The Metropolitan Missionary Baptist Church will be providing its parking lot as a check-in station for the 50-plus prescreened drivers in their personal cars.
“What we will do is we will check their license again, their tags, and their insurance,” Hartsfield explained.
They’ll get a PPE kit for them and their passengers, a window placard and magnetic signs for each side of the car to identify them as Election Riders.
The drivers have been trained in the organization’s COVID-19 protocols. Drivers are told to keep their passenger window rolled down for ventilation. They must wear masks and require passengers to do so. They must disinfect surfaces like seats and door handles between each trip. They are allowing only two passengers from the same household per vehicle and they must sit only in the back seat.
“We have three 5-hour shifts. We begin at 5:30 and we’re going to conclude at 7:30,” said Hartsfield of the long day.

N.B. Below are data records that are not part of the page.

--- src/rtl/nibble_serial_subtractor.sv ---
// Multi-cycle a - b for the miniRISC ALU path.
// One 4-bit nibble is subtracted per clock (LSB nibble first) as
// a + ~b + ~borrow using a generate/propagate lookahead; the borrow is
// registered between nibbles. Flags are produced when the last nibble lands.
module nibble_serial_subtractor #(
  parameter int WIDTH = 32
) (
  input  logic                        clk,
  input  logic                        rst,
  nibble_serial_subtractor_if.slave   bus
);

  localparam int NNIB = WIDTH / 4;
  localparam int IDXW = (NNIB > 1) ? $clog2(NNIB) : 1;
  localparam logic [IDXW-1:0] LAST_IDX = IDXW'(NNIB - 1);

  typedef enum logic [1:0] {
    IDLE = 2'd0,
    RUN  = 2'd1,
    DONE = 2'd2
  } state_t;

  state_t           state_q;
  logic [WIDTH-1:0] a_q;
  logic [WIDTH-1:0] b_q;
  logic [IDXW-1:0]  nibIdx_q;
  logic             borrowChain_q;
  logic [WIDTH-1:0] diff_q;
  logic             busy_q;
  logic             done_q;
  logic             borrowOut_q;
  logic             zero_q;
  logic             neg_q;
  logic             ovf_q;

  logic [3:0]       nibA;
  logic [3:0]       nibB;
  logic             carryIn;
  logic [3:0]       gen;
  logic [3:0]       prop;
  logic [3:0]       carry;
  logic             carryOut;
  logic [3:0]       nibSum;
  logic             borrowChain_d;
  logic [WIDTH-1:0] diff_d;

  // Current nibble: a + ~b + ~borrow with all carries looked ahead from g/p,
  // and the full difference as it will look once this nibble is written.
  always_comb begin
    nibA     = a_q[{nibIdx_q, 2'b00} +: 4];
    nibB     = ~b_q[{nibIdx_q, 2'b00} +: 4];
    carryIn  = ~borrowChain_q;
    gen      = nibA & nibB;
    prop     = nibA ^ nibB;
    carry[0] = carryIn;
    carry[1] = gen[0] | (prop[0] & carryIn);
    carry[2] = gen[1] | (prop[1] & gen[0]) | (prop[1] & prop[0] & carryIn);
    carry[3] = gen[2] | (prop[2] & gen[1]) | (prop[2] & prop[1] & gen[0])
             | (prop[2] & prop[1] & prop[0] & carryIn);
    carryOut = gen[3] | (prop[3] & gen[2]) | (prop[3] & prop[2] & gen[1])
             | (prop[3] & prop[2] & prop[1] & gen[0])
             | (prop[3] & prop[2] & prop[1] & prop[0] & carryIn);
    nibSum   = prop ^ carry;
    borrowChain_d = ~carryOut;
    diff_d   = diff_q;
    diff_d[{nibIdx_q, 2'b00} +: 4] = nibSum;
  end

  // Control FSM with registered status, datapath and flag outputs. Start is
  // only honoured in IDLE/DONE so a second request during RUN is dropped.
  always_ff @(posedge clk or posedge rst) begin
    if (rst) begin
      state_q       <= IDLE;
      a_q           <= '0;
      b_q           <= '0;
      nibIdx_q      <= '0;
      borrowChain_q <= 1'b0;
      diff_q        <= '0;
      busy_q        <= 1'b0;
      done_q        <= 1'b0;
      borrowOut_q   <= 1'b0;
      zero_q        <= 1'b0;
      neg_q         <= 1'b0;
      ovf_q         <= 1'b0;
    end else begin
      case (state_q)
        IDLE, DONE: begin
          done_q <= 1'b0;
          if (bus.start) begin
            state_q       <= RUN;
            a_q           <= bus.a;
            b_q           <= bus.b;
            nibIdx_q      <= '0;
            borrowChain_q <= 1'b0;
            diff_q        <= '0;
            busy_q        <= 1'b1;
            borrowOut_q   <= 1'b0;
            zero_q        <= 1'b0;
            neg_q         <= 1'b0;
            ovf_q         <= 1'b0;
          end else begin
            state_q <= IDLE;
            busy_q  <= 1'b0;
          end
        end
        RUN: begin
          diff_q        <= diff_d;
          borrowChain_q <= borrowChain_d;
          if (nibIdx_q == LAST_IDX) begin
            state_q     <= DONE;
            nibIdx_q    <= '0;
            busy_q      <= 1'b0;
            done_q      <= 1'b1;
            borrowOut_q <= borrowChain_d;
            zero_q      <= (diff_d == '0);
            neg_q       <= diff_d[WIDTH-1];
            ovf_q       <= (a_q[WIDTH-1] != b_q[WIDTH-1]) &&
                           (diff_d[WIDTH-1] != a_q[WIDTH-1]);
          end else begin
            nibIdx_q <= nibIdx_q + IDXW'(1);
          end
        end
        default: begin
          state_q <= IDLE;
          busy_q  <= 1'b0;
          done_q  <= 1'b0;
        end
      endcase
    end
  end

  assign bus.busy       = busy_q;
  assign bus.done       = done_q;
  assign bus.diff       = diff_q;
  assign bus.borrow_out = borrowOut_q;
  assign bus.zero       = zero_q;
  assign bus.neg        = neg_q;
  assign bus.ovf        = ovf_q;

endmodule
[config.mk]
export PLATFORM = sky130hd
export DESIGN_NAME = spi_mem_master
export DESIGN_NICKNAME = d
export VERILOG_FILES = /design/src/rtl/spi_mem_master.sv
export SDC_FILE = /design/constraint.sdc
export NUM_CORES = 1
export LEC_CHECK = 0
export CAP_MARGIN = 0
export CORE_MARGIN = 5
export CORE_UTILIZATION = 45
export CTS_CLUSTER_DIAMETER = 200
export DETAILED_ROUTE_END_ITERATION = 12
export PLACE_DENSITY = 0.63
export SLEW_MARGIN = 0
export SYNTH_ARGS = -nofsm -noshare
export SYNTH_HDL_FRONTEND = slang
export SYNTH_SLANG_ARGS = --single-unit
[constraint.sdc]
create_clock -name mclk -period 2.7 [get_ports mclk]
set_input_delay 0.81 -clock mclk [delete_from_list [all_inputs] [get_ports mclk]]
set_output_delay 0.81 -clock mclk [all_outputs]
set_load 0.02 [all_outputs]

She said CCO has been successful in getting many voters in their focused communities to utilize absentee and mail-in voting to avoid the potential health safety risk of crowds on Election Day.
This, she said, is the final piece, which was months in the making. As recently as a week ago, she said, she was stressed, worried about how effective her effort to find a creative solution would be.
“To see it come together and look like it’s going to come to fruition, I think it’s going to be good,” she said Thursday, breaking into a grin.”
The app doesn’t launch until November 1st.
Search Election Riders in your smartphone’s app store.
You can also schedule a ride the old-fashioned way by calling 816-221-0556.